Thank you for your positive feedback on our staff spotlight series! This month, we’re excited to feature Anna Flaming, assistant provost for teaching and learning and director of the Center for Teaching.

Anna provides vision and leadership for the center, guiding the team in developing programs that support excellence in teaching and learning across campus. She works closely with faculty, staff, and university leaders to foster a culture that values innovative and evidence-based teaching practices. She has served on several institutional boards and committees, including the Teaching Effectiveness Task Force and the Excellence in Teaching and Learning Network. Anna is a founding member of the Provost’s Task Force on First Generation College Students, which is now known as the 1stGen@Iowa Faculty & Staff Collaborative.

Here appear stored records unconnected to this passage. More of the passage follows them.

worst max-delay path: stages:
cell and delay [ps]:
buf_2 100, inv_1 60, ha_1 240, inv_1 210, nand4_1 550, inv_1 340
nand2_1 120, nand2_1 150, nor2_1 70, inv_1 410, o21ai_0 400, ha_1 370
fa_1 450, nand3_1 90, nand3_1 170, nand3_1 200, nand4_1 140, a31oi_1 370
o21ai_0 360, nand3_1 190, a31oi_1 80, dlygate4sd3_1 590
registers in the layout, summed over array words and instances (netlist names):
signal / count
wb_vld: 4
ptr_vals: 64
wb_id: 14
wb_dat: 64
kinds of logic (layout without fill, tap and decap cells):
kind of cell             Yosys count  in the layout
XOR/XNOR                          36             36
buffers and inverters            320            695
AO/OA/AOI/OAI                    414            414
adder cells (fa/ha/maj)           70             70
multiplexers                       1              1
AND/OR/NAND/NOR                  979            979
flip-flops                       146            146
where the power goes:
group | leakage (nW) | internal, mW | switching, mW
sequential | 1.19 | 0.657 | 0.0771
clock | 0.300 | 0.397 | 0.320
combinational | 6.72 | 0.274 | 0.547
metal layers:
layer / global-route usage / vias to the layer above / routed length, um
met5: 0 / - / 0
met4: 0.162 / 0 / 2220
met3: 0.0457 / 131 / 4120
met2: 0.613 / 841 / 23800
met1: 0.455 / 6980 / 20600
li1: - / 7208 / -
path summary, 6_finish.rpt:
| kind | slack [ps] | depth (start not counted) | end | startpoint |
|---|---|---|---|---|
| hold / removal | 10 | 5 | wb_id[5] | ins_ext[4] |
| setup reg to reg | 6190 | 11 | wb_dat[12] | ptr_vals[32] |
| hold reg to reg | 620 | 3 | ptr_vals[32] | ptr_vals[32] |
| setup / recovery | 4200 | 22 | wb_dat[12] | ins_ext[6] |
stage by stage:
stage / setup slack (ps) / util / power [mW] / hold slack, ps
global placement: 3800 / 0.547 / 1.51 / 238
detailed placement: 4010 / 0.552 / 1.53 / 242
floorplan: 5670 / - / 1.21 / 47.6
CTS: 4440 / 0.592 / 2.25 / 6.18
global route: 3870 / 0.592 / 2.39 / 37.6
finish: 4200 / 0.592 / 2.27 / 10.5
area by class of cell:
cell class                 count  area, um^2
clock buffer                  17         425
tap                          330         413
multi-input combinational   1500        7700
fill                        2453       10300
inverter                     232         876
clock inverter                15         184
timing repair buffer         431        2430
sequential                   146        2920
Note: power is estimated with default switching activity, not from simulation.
**config.mk**
```make
export PLATFORM = sky130hd
export DESIGN_NAME = multireg_xfer
export DESIGN_NICKNAME = d
export VERILOG_FILES = /design/src/rtl/multireg_pkg.sv /design/src/rtl/mrx_pick.sv /design/src/rtl/mrx_addr.sv /design/src/rtl/mrx_ctrl.sv /design/src/rtl/multireg_xfer.sv
export SDC_FILE = /design/constraint.sdc
export NUM_CORES = 1
export LEC_CHECK = 0
export ABC_AREA = 1
export BUFFER_PORTS_ARGS = -buffer_cell sky130_fd_sc_hd__buf_2
export CAP_MARGIN = 20
export CELL_PAD_IN_SITES_DETAIL_PLACEMENT = 0
export CELL_PAD_IN_SITES_GLOBAL_PLACEMENT = 1
export CORE_MARGIN = 8
export CORE_UTILIZATION = 32
export CTS_CLUSTER_SIZE = 20
export DETAILED_ROUTE_END_ITERATION = 7
export HOLD_SLACK_MARGIN = 0.15
export PLACE_DENSITY_LB_ADDON = 0.25
export SYNTH_ARGS = -nofsm -noshare
export SYNTH_HDL_FRONTEND = slang
export SYNTH_SLANG_ARGS = --single-unit
```
**constraint.sdc**
```tcl
create_clock -name clk -period 3 [get_ports clk]
set_input_delay 0.3 -clock clk [delete_from_list [all_inputs] [get_ports clk]]
set_output_delay 0.3 -clock clk [all_outputs]
set_load 0.01 [all_outputs]
```
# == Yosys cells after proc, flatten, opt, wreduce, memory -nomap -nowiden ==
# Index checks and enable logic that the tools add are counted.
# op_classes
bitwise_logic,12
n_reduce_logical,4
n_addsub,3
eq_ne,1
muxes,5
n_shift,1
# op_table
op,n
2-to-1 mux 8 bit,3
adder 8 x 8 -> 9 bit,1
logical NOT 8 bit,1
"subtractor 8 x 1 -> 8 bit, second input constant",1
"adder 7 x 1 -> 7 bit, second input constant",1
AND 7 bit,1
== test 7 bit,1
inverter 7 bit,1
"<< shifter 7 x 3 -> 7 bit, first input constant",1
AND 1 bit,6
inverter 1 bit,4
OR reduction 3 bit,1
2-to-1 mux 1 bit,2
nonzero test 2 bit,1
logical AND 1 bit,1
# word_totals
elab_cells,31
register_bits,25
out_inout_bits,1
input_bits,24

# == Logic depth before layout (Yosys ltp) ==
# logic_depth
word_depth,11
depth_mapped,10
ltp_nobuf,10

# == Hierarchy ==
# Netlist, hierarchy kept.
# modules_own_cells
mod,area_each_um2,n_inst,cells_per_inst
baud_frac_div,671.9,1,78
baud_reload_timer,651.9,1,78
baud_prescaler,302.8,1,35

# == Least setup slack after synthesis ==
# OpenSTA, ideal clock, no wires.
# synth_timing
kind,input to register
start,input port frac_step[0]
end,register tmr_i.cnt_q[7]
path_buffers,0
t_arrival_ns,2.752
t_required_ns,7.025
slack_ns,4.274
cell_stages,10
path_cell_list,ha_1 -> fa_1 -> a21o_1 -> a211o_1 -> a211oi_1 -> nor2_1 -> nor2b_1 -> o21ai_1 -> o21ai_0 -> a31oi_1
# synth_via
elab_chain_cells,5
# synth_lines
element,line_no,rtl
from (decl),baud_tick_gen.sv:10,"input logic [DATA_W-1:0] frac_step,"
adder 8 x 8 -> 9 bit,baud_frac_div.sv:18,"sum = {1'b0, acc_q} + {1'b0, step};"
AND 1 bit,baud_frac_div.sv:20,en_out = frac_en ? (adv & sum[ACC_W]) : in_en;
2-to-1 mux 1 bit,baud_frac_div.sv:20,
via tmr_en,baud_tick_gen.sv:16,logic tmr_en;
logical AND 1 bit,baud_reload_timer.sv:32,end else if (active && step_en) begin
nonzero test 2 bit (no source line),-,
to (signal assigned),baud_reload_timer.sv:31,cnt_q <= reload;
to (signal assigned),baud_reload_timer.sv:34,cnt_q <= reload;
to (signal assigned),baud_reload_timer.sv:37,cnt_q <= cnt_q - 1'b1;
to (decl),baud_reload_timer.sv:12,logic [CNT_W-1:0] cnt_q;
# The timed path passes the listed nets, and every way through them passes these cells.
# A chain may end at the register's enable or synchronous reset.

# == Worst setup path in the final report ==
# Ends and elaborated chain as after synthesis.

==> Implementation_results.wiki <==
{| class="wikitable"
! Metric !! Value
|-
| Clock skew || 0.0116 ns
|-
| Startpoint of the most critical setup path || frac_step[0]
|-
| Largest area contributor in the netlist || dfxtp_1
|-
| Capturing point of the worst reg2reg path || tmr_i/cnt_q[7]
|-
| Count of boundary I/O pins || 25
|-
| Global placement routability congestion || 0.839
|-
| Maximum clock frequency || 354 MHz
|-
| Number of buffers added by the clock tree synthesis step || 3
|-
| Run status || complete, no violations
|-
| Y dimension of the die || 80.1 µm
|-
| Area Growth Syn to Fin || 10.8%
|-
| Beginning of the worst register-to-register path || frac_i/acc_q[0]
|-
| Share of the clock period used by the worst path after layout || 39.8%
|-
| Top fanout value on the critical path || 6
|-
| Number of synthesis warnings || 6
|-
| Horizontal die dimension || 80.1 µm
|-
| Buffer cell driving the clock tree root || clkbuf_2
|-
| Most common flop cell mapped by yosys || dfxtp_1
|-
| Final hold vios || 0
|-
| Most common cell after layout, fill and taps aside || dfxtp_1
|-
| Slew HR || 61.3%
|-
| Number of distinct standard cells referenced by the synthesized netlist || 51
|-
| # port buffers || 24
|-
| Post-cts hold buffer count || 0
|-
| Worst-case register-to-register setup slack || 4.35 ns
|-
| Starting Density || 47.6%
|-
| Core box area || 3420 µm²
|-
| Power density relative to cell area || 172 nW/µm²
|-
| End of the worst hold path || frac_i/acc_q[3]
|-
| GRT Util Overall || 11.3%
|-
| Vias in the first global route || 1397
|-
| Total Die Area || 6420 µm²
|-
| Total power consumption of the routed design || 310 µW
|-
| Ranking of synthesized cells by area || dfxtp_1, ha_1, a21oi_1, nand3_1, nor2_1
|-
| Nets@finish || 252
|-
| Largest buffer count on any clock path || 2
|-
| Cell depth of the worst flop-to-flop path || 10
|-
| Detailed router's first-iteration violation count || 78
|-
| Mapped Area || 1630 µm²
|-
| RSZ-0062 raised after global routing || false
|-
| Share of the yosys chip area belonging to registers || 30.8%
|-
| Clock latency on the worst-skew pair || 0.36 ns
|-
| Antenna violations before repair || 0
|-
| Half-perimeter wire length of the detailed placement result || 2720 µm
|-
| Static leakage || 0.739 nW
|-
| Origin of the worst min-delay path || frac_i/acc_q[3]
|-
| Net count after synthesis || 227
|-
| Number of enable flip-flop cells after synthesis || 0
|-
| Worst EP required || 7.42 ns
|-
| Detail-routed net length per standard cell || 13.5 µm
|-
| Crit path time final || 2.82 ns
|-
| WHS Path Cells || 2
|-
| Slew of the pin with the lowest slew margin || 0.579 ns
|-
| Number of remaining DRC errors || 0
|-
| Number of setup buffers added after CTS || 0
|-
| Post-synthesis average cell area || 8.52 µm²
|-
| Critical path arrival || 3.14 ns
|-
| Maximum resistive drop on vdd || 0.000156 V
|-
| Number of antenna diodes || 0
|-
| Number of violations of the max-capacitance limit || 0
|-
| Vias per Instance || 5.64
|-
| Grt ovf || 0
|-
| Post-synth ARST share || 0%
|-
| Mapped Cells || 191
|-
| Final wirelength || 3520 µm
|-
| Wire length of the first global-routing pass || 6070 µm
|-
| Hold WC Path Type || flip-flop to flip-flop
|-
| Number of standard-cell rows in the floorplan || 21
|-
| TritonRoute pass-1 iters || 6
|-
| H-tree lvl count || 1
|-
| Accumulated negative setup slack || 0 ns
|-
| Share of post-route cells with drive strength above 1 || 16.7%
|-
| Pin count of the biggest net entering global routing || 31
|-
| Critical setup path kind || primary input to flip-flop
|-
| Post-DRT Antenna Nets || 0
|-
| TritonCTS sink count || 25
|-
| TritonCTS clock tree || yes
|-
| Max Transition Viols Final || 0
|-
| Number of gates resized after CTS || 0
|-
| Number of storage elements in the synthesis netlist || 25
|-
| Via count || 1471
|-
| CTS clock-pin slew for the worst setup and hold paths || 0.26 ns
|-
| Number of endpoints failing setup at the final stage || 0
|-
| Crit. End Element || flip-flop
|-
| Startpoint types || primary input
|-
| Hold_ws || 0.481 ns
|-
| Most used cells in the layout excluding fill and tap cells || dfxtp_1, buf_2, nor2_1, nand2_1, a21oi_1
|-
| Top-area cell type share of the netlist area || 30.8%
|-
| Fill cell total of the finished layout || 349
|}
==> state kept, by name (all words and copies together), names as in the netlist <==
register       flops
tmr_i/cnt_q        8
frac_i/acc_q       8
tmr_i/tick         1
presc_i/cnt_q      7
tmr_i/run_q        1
==> config.mk <==
export PLATFORM = sky130hd
export DESIGN_NAME = sdma_gate
export DESIGN_NICKNAME = d
export VERILOG_FILES = /design/src/rtl/sdma_pkg.sv /design/src/rtl/sdma_seq.sv /design/src/rtl/sdma_check.sv /design/src/rtl/sdma_regs.sv /design/src/rtl/sdma_gate.sv
export SDC_FILE = /design/constraint.sdc
export NUM_CORES = 1
export LEC_CHECK = 0
export CORE_ASPECT_RATIO = 0.5
export CORE_UTILIZATION = 40
export CTS_CLUSTER_SIZE = 28
export DETAILED_ROUTE_END_ITERATION = 12
export PLACE_DENSITY = 0.72
export SETUP_SLACK_MARGIN = 0.1
export SYNTH_ARGS = -nofsm -noshare
export SYNTH_HDL_FRONTEND = slang
export SYNTH_HIERARCHICAL = 1
export SYNTH_SLANG_ARGS = --single-unit
==> constraint.sdc <==
create_clock -name clk -period 4.7 [get_ports clk]
set_input_delay 1.41 -clock clk [delete_from_list [all_inputs] [get_ports clk]]
set_output_delay 1.41 -clock clk [all_outputs]
set_load 0.1 [all_outputs]
==> src/rtl/sdma_pkg.sv <==
package sdma_pkg;
  localparam int REG_AW = 12;
  localparam logic [REG_AW-1:0] OFS_STAT = 12'h110;
  localparam logic [REG_AW-1:0] OFS_IEN  = 12'h114;
  localparam logic [REG_AW-1:0] OFS_CTRL = 12'h118;
  localparam logic [REG_AW-1:0] OFS_SET  = 12'h43C;
  localparam logic [REG_AW-1:0] OFS_SIZE = 12'h440;
  localparam logic [REG_AW-1:0] OFS_TAG  = 12'h444;
  localparam logic [REG_AW-1:0] OFS_LAST = 12'h448;

  typedef enum logic [1:0] {
    PH_IDLE  = 2'd0,
    PH_ARMED = 2'd1,
    PH_OPEN  = 2'd2
  } phase_t;
endpackage

==> src/rtl/sdma_seq.sv <==
module sdma_seq
  import sdma_pkg::*;
#(
  parameter int SIZE_W = 16,
  parameter int TAG_W  = 8,
  parameter int BE_W   = 4,
  localparam int CNT_W = $clog2(BE_W + 1)
) (
  input  logic              clk,
  input  logic              rst,
  input  logic              cmd_req,
  input  logic [SIZE_W-1:0] cmd_size,
  input  logic [TAG_W-1:0]  cmd_tag,
  input  logic              cmd_dir,
  input  logic              paused,
  input  logic              trig_clr,
  input  logic              beat_ok,
  input  logic [CNT_W-1:0]  beat_bytes,
  output phase_t            phase,
  output logic              cmd_ack,
  output logic              xfer_done,
  output logic [SIZE_W-1:0] size_q,
  output logic [TAG_W-1:0]  tag_q,
  output logic              dir_q
);
  logic [SIZE_W-1:0] remain;
  logic [SIZE_W-1:0] step;

  assign step = SIZE_W'(beat_bytes);

  always_ff @(posedge clk) begin
    if (rst) begin
      phase     <= PH_IDLE;
      cmd_ack   <= 1'b0;
      xfer_done <= 1'b0;
      size_q    <= '0;
      tag_q     <= '0;
      dir_q     <= 1'b0;
      remain    <= '0;
    end else begin
      cmd_ack   <= 1'b0;
      xfer_done <= 1'b0;
      case (phase)
        PH_IDLE: begin
          if (cmd_req && !paused) begin
            size_q  <= cmd_size;
            tag_q   <= cmd_tag;
            dir_q   <= cmd_dir;
            cmd_ack <= 1'b1;
            phase   <= PH_ARMED;
          end
        end
        PH_ARMED: begin
          if (trig_clr) begin
            remain <= size_q;
            phase  <= PH_OPEN;
          end
        end
        PH_OPEN: begin
          if (beat_ok) begin
            if (remain <= step) begin
              remain    <= '0;
              phase     <= PH_IDLE;
              xfer_done <= 1'b1;
            end else begin
              remain <= remain - step;
            end
          end
        end
        default: phase <= PH_IDLE;
      endcase
    end
  end

  p_no_trig_paused_r7: assert property (@(posedge clk) disable iff (rst)
    cmd_ack |-> $past(!paused));

  p_open_after_clear_r3: assert property (@(posedge clk) disable iff (rst)
    (phase == PH_OPEN && $past(phase) == PH_ARMED) |-> $past(trig_clr));

  p_count_down_r8: assert property (@(posedge clk) disable iff (rst)
    (phase == PH_OPEN && $past(phase) == PH_OPEN) |-> (remain <= $past(remain)));
endmodule

==> src/rtl/sdma_check.sv <==
module sdma_check
  import sdma_pkg::*;
#(
  parameter int DW   = 32,
  parameter int BE_W = DW / 8,
  localparam int CNT_W = $clog2(BE_W + 1)
) (
  input  logic             clk,
  input  logic             rst,
  input  logic             dp_valid,
  input  logic             dp_write,
  input  logic [1:0]       dp_kind,
  input  logic [BE_W-1:0]  dp_be,
  input  logic [DW-1:0]    dp_wdata,
  input  phase_t           phase,
  input  logic             dir_q,
  input  logic             err_rsp,
  output logic             beat_ok,
  output logic             set_err,
  output logic             set_pause,
  output logic [CNT_W-1:0] beat_bytes,
  output logic             dp_resp_valid,
  output logic             dp_resp_err,
  output logic             fwd_valid,
  output logic             fwd_write,
  output logic [BE_W-1:0]  fwd_be,
  output logic [DW-1:0]    fwd_wdata
);
  logic bad, early;

  always_comb begin
    beat_bytes = '0;
    for (int i = 0; i < BE_W; i++) beat_bytes = beat_bytes + CNT_W'(dp_be[i]);
  end

  assign bad   = dp_valid && ((dp_kind != 2'd0) ||
                              ((phase != PH_IDLE) && (dp_write != dir_q)));
  assign early = dp_valid && !bad && (phase != PH_OPEN);
  assign beat_ok   = dp_valid && !bad && (phase == PH_OPEN);
  assign set_err   = bad || early;
  assign set_pause = bad;

  always_ff @(posedge clk) begin
    if (rst) begin
      dp_resp_valid <= 1'b0;
      dp_resp_err   <= 1'b0;
      fwd_valid     <= 1'b0;
      fwd_write     <= 1'b0;
      fwd_be        <= '0;
      fwd_wdata     <= '0;
    end else begin
      dp_resp_valid <= dp_valid;
      dp_resp_err   <= (bad || early) && err_rsp;
      fwd_valid     <= beat_ok;
      if (beat_ok) begin
        fwd_write <= dp_write;
        fwd_be    <= dp_be;
        fwd_wdata <= dp_wdata;
      end
    end
  end

  p_reject_silent_r5: assert property (@(posedge clk) disable iff (rst)
    (dp_valid && !beat_ok) |=> !fwd_valid);

  p_accept_ok_r8: assert property (@(posedge clk) disable iff (rst)
    beat_ok |=> (dp_resp_valid && !dp_resp_err));
endmodule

Her work has appeared in several higher education publications, and she is currently part of the editorial team of To Improve the Academy: A Journal of Educational Development. You might see Anna at Center for Teaching events and other meetings related to student and faculty success. She loves talking with instructors, so stop by and say hello! Until then, read on to learn more about Anna’s work and her favorite thing to do in Iowa City.
What are your primary responsibilities at the Center for Teaching?
A big part of my job is working closely with other units and campus leaders to explore how we can work together to address key needs on campus. I’m immensely proud of the expertise of the center’s staff and of how actively the Center for Teaching collaborates across campus. These collaborators range from various university colleges to International Programs to the Pomerantz Career Center and more partners than I can name right now. The staff and I get the opportunity to develop programs that meet critical needs on campus and to see ideas go from a brainstorming session to actively contributing to student and faculty success. Every day is different and I’m really proud of the work that our small but mighty team accomplishes.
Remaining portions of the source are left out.